El secreto de que el empresariado en su conjunto sea débil y titubeante en cuanto a la denuncia y la lucha contra la corrupción, se debe a que en los Estados corruptos el poder del dinero se robustece porque todo se puede comprar, incluyendo la elusión fiscal. Aún más, la existencia en México de una oligarquía, a la que AMLO llama «la mafia del poder», tiene entre sus bases funcionales precisamente un sistema de corrupción con el que se hacen derramas, aunque a los más ricos y a los políticos poderosos les toca la mayor parte.
La corrupción en México ha funcionado como acumulación capitalista originaria, pues ha sido fuente de inmensas fortunas que tienen forma de bancos, fábricas, empresas de servicios, comercios, etc.
Se podría decir que los mexicanos y mexicanas sabemos, al llegar a cierta edad, que nuestras instituciones son corruptas. Algunos podrían decir que eso es generalizar demasiado, pero no, sólo es una referencia de la profundidad inconmensurable de la corrupción mexicana.

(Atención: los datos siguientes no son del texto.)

==> src/rtl/dm_arbiter.sv <==
// -----------------------------------------------------------------------------
// dm_arbiter: two-port round-robin access controller for the data memory.
//   clk, rst                 : clock, synchronous active-high reset
//   m0_* / m1_*              : MEM-stage / debug request ports (valid/ready,
//                              we, size, signed, addr, wdata)
//   rsp_valid/port/data/err  : registered one-cycle response per accept
//   err_cnt                  : saturating count of error responses
//   dm_addr/dm_wd/dm_be      : memory word address, write data, byte enables
//   dm_rd                    : asynchronous memory read data
// -----------------------------------------------------------------------------
module dm_arbiter
    import dm_pkg::*;
#(
    parameter int unsigned ADDR_BITS = 13,
    parameter int unsigned ERR_CNT_W = 16
) (
    input  logic                      clk,
    input  logic                      rst,
    input  logic                      m0_valid,
    output logic                      m0_ready,
    input  logic                      m0_we,
    input  logic [1:0]                m0_size,
    input  logic                      m0_signed,
    input  logic [DM_DATA_W-1:0]      m0_addr,
    input  logic [DM_DATA_W-1:0]      m0_wdata,
    input  logic                      m1_valid,
    output logic                      m1_ready,
    input  logic                      m1_we,
    input  logic [1:0]                m1_size,
    input  logic                      m1_signed,
    input  logic [DM_DATA_W-1:0]      m1_addr,
    input  logic [DM_DATA_W-1:0]      m1_wdata,
    output logic                      rsp_valid,
    output logic                      rsp_port,
    output logic [DM_DATA_W-1:0]      rsp_data,
    output logic                      rsp_err,
    output logic [ERR_CNT_W-1:0]      err_cnt,
    output logic [DM_WORD_ADDR_W-1:0] dm_addr,
    output logic [DM_DATA_W-1:0]      dm_wd,
    output logic [DM_BE_W-1:0]        dm_be,
    input  logic [DM_DATA_W-1:0]      dm_rd
);

    logic                 w_grant0;
    logic                 w_grant1;
    logic                 w_accept;
    logic                 w_sel;
    dm_req_t              w_req;
    logic [DM_BE_W-1:0]   w_be;
    logic                 w_err;
    logic [DM_DATA_W-1:0] w_load_data;

    logic                 r_last_grant;
    logic                 r_rsp_valid;
    logic                 r_rsp_port;
    logic [DM_DATA_W-1:0] r_rsp_data;
    logic                 r_rsp_err;
    logic [ERR_CNT_W-1:0] r_err_cnt;

    // Round-robin grant: on a tie, the port that did not win last time
    always_comb begin
        w_grant0 = 1'b0;
        w_grant1 = 1'b0;
        if (!rst) begin
            w_grant0 = m0_valid & (~m1_valid | r_last_grant);
            w_grant1 = m1_valid & (~m0_valid | ~r_last_grant);
        end
    end

    assign w_accept = w_grant0 | w_grant1;
    assign w_sel    = w_grant1;
    assign m0_ready = w_grant0;
    assign m1_ready = w_grant1;

    // Granted request payload; port 0 fields when nothing is granted
    always_comb begin
        w_req = dm_pack_req(m0_we, m0_size, m0_signed, m0_addr, m0_wdata);
        if (w_sel) begin
            w_req = dm_pack_req(m1_we, m1_size, m1_signed, m1_addr, m1_wdata);
        end
    end

    dm_lane_fmt #(
        .ADDR_BITS (ADDR_BITS)
    ) u_lane_fmt (
        .i_size   (w_req.size),
        .i_addr   (w_req.addr),
        .i_signed (w_req.sgn),
        .i_rd     (dm_rd),
        .o_be     (w_be),
        .o_err    (w_err),
        .o_rdata  (w_load_data)
    );

    // Memory side: wdata stays right-aligned, the macro steers it into lanes
    assign dm_addr = w_req.addr[2 +: DM_WORD_ADDR_W];
    assign dm_wd   = w_req.wdata;
    assign dm_be   = (w_accept && w_req.we) ? w_be : BE_NONE;

    // Grant history, response stage and error counter
    always_ff @(posedge clk) begin
        if (rst) begin
            r_last_grant <= 1'b1;
            r_rsp_valid  <= 1'b0;
            r_rsp_port   <= 1'b0;
            r_rsp_data   <= '0;
            r_rsp_err    <= 1'b0;
            r_err_cnt    <= '0;
        end else begin
            r_rsp_valid <= w_accept;
            if (w_accept) begin
                r_last_grant <= w_sel;
                r_rsp_port   <= w_sel;
                r_rsp_err    <= w_err;
                r_rsp_data   <= (w_err || w_req.we) ? '0 : w_load_data;
                if (w_err && (r_err_cnt != '1)) begin
                    r_err_cnt <= r_err_cnt + ERR_CNT_W'(1);
                end
            end
        end
    end

    assign rsp_valid = r_rsp_valid;
    assign rsp_port  = r_rsp_port;
    assign rsp_data  = r_rsp_data;
    assign rsp_err   = r_rsp_err;
    assign err_cnt   = r_err_cnt;

endmodule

Frente a este panorama, hay dos grandes opciones: seguir creyendo que la corrupción sólo es producto de «gente mala» o entrar de lleno a la destrucción institucional del Estado corrupto. Podría haber soluciones intermedias pero, de seguro, sin buenos resultados.
Antes que persecución, hay que reformar la administración pública del país. Así de grande es el reto. No tendría mucho sentido dedicarse desde el gobierno a buscar a los corruptos (lo cual tendría que hacerse en alguna medida), si no se modifica la manera de administrar cada peso de los presupuestos y de los ingresos no previstos o excedentes.
No se crea que las leyes deberían cambiar demasiado. Bastaría con algunas reformas. Lo que se debe lograr es lo que existe en muchos países: la autorización del gasto es estricta, así como su comprobación. En otras palabras, no se puede usar dinero para lo que no está destinado por decreto, ni se debe permitir que se administre en forma irregular. Aquí no habría «cero tolerancia» sino elemental y sencilla función pública, una nueva normalidad.
Al tiempo que sea modificada la forma de administración y rendición de cuentas, se tendría que cambiar también el sistema de gestión, con el propósito de eliminar las mordidas a lo ancho y largo de la administración pública.
Cualquiera diría que el que esto escribe ha perdido la razón. Pues sí. Hay que perder la razón del sistema político mexicano, la de gobernar con manejos discrecionales de fondos públicos y raterías como método de gestión.
Este año tenemos una oportunidad. No la dejemos pasar.